What you are asked to do
Your answer should be an exact copy of the lines from the start of the entries to the line containing "Note: power is", both included.

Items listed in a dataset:
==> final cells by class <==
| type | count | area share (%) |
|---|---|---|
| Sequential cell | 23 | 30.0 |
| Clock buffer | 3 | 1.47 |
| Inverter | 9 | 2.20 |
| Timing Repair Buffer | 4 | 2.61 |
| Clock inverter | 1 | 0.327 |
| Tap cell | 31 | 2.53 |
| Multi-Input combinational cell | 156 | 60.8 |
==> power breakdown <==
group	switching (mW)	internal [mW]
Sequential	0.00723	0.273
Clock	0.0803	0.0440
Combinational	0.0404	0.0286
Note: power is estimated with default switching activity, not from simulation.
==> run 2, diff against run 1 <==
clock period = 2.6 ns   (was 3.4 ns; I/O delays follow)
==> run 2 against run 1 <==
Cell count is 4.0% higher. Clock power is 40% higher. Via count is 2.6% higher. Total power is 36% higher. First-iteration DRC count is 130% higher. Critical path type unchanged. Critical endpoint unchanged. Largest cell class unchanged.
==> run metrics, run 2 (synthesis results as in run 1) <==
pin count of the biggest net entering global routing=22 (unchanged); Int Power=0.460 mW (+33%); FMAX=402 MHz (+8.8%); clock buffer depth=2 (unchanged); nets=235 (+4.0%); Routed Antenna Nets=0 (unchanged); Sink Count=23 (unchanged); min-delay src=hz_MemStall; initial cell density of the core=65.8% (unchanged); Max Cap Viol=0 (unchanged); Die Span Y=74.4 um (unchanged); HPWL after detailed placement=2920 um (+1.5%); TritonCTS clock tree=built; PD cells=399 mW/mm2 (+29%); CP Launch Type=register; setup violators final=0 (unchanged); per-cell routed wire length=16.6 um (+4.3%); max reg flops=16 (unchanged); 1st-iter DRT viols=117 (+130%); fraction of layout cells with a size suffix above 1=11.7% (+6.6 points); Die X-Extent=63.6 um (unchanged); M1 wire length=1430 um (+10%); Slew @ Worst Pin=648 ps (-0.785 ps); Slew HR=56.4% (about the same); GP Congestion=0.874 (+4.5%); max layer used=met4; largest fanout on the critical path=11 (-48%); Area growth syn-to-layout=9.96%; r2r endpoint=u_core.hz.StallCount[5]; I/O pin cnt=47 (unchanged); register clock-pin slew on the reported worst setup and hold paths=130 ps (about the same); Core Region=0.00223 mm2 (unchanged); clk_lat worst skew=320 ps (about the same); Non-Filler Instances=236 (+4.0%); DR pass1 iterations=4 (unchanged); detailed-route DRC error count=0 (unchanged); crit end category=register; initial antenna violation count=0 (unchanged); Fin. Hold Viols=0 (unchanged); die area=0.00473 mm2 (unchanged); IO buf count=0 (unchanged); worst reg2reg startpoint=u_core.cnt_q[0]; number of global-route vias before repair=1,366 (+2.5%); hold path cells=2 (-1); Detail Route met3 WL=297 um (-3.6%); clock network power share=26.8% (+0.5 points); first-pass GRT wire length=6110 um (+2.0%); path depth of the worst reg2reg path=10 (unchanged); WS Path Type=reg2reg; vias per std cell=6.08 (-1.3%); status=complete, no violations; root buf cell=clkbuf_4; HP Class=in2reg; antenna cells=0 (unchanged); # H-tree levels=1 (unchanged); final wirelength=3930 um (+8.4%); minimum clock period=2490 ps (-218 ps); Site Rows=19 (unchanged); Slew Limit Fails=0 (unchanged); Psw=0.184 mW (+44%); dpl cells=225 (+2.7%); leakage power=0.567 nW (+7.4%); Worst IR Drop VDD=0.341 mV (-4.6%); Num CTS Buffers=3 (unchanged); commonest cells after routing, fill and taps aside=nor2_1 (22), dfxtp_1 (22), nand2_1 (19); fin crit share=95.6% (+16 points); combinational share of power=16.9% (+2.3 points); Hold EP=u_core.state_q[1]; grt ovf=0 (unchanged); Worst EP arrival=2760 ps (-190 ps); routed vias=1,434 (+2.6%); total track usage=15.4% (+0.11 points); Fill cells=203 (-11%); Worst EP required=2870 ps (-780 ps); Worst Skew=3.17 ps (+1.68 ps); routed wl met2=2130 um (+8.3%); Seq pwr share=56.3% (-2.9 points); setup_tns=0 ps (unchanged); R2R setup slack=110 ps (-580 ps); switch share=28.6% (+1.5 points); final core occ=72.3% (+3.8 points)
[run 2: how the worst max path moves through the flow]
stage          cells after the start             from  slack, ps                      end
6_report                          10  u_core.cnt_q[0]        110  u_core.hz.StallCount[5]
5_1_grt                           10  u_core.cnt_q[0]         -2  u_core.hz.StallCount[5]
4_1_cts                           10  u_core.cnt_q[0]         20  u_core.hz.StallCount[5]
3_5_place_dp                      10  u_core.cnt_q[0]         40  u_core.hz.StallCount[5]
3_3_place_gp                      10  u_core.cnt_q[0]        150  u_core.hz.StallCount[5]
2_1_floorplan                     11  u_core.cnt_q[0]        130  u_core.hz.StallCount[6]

Answer for this exercise
==> final cells by class <==
| type | count | area share (%) |
|---|---|---|
| Sequential cell | 23 | 30.0 |
| Clock buffer | 3 | 1.47 |
| Inverter | 9 | 2.20 |
| Timing Repair Buffer | 4 | 2.61 |
| Clock inverter | 1 | 0.327 |
| Tap cell | 31 | 2.53 |
| Multi-Input combinational cell | 156 | 60.8 |
==> power breakdown <==
group	switching (mW)	internal [mW]
Sequential	0.00723	0.273
Clock	0.0803	0.0440
Combinational	0.0404	0.0286
Note: power is estimated with default switching activity, not from simulation.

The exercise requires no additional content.